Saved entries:
== Segment start ==
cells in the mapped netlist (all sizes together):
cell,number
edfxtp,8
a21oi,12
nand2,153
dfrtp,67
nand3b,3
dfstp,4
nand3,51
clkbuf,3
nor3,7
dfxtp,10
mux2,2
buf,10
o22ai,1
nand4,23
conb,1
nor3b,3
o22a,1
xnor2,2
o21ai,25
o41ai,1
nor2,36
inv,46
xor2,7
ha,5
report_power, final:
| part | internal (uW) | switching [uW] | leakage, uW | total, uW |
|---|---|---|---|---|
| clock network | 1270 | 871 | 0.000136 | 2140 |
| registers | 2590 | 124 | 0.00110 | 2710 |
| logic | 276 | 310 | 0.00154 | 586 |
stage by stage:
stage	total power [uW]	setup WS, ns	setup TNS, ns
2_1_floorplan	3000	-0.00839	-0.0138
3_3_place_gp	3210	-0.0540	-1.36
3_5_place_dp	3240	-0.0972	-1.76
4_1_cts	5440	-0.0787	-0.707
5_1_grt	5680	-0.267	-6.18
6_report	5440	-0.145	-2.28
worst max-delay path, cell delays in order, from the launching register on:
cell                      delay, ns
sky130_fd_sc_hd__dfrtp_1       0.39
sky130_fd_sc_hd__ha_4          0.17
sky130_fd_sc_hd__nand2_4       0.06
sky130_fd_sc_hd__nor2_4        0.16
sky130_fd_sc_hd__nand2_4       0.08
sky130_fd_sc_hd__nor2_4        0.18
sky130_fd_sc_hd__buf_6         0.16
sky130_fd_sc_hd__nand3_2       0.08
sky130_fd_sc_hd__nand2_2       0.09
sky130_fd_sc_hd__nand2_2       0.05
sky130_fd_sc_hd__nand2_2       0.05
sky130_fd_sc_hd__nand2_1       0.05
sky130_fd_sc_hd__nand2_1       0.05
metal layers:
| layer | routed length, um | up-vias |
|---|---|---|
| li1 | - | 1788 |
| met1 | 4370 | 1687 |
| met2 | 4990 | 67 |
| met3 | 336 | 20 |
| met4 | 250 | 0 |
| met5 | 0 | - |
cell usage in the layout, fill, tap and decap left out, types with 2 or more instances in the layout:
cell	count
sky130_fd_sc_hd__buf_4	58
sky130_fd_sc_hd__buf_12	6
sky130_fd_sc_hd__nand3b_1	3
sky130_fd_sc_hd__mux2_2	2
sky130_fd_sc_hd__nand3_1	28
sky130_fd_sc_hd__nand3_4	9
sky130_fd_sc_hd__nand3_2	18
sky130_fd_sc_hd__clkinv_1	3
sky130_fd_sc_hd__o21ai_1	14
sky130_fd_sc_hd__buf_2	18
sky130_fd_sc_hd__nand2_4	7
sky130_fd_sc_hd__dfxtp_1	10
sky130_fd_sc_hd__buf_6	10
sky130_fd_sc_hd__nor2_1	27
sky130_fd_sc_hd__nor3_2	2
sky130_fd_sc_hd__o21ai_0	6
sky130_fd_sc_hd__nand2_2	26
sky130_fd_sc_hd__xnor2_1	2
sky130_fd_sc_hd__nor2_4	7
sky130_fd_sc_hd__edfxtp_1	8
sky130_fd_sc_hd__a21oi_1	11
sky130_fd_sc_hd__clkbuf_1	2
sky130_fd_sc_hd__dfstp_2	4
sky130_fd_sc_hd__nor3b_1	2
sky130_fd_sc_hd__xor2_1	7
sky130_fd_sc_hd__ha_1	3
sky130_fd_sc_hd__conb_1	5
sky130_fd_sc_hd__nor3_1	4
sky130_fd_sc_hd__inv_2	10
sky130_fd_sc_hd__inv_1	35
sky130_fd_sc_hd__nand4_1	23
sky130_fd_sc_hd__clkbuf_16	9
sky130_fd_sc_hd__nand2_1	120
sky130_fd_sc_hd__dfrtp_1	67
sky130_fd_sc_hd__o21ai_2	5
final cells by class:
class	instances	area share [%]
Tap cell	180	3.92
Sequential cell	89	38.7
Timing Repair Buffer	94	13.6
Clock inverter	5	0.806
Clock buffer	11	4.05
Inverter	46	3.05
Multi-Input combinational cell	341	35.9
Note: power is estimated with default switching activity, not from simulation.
--- config.mk ---
export PLATFORM = sky130hd
export DESIGN_NAME = audgen_top
export DESIGN_NICKNAME = d
export VERILOG_FILES = /design/src/logic/audio_pkg.sv /design/src/logic/i2s_pkg.sv /design/src/logic/buzzer_mix.sv /design/src/logic/i2s_serializer.sv /design/src/logic/audgen_top.sv
export VERILOG_INCLUDE_DIRS = /design/src /design/src/include
export SDC_FILE = /design/constraint.sdc
export NUM_CORES = 1
export LEC_CHECK = 0
export BUFFER_PORTS_ARGS = -buffer_cell sky130_fd_sc_hd__buf_2
export CAP_MARGIN = 20
export CORE_MARGIN = 2
export CORE_UTILIZATION = 45
export DETAILED_ROUTE_END_ITERATION = 8
export PLACE_DENSITY = 0.7
export SETUP_SLACK_MARGIN = 0.15
export SLEW_MARGIN = 20
export SYNTH_ARGS = -nofsm -noshare
export SYNTH_HDL_FRONTEND = slang
export SYNTH_SLANG_ARGS = --single-unit
--- constraint.sdc ---
create_clock -name audgen_mclk -period 4.3 [get_ports audgen_mclk]
set_input_delay 0.215 -clock audgen_mclk [delete_from_list [all_inputs] [get_ports audgen_mclk]]
set_output_delay 0.215 -clock audgen_mclk [all_outputs]
set_load 0.005 [all_outputs]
== Segment end ==
→ TO DO: Find the lines above holding the word "class" and show them.

→ ANSWER TO THE EXERCISE:
final cells by class:
class	instances	area share [%]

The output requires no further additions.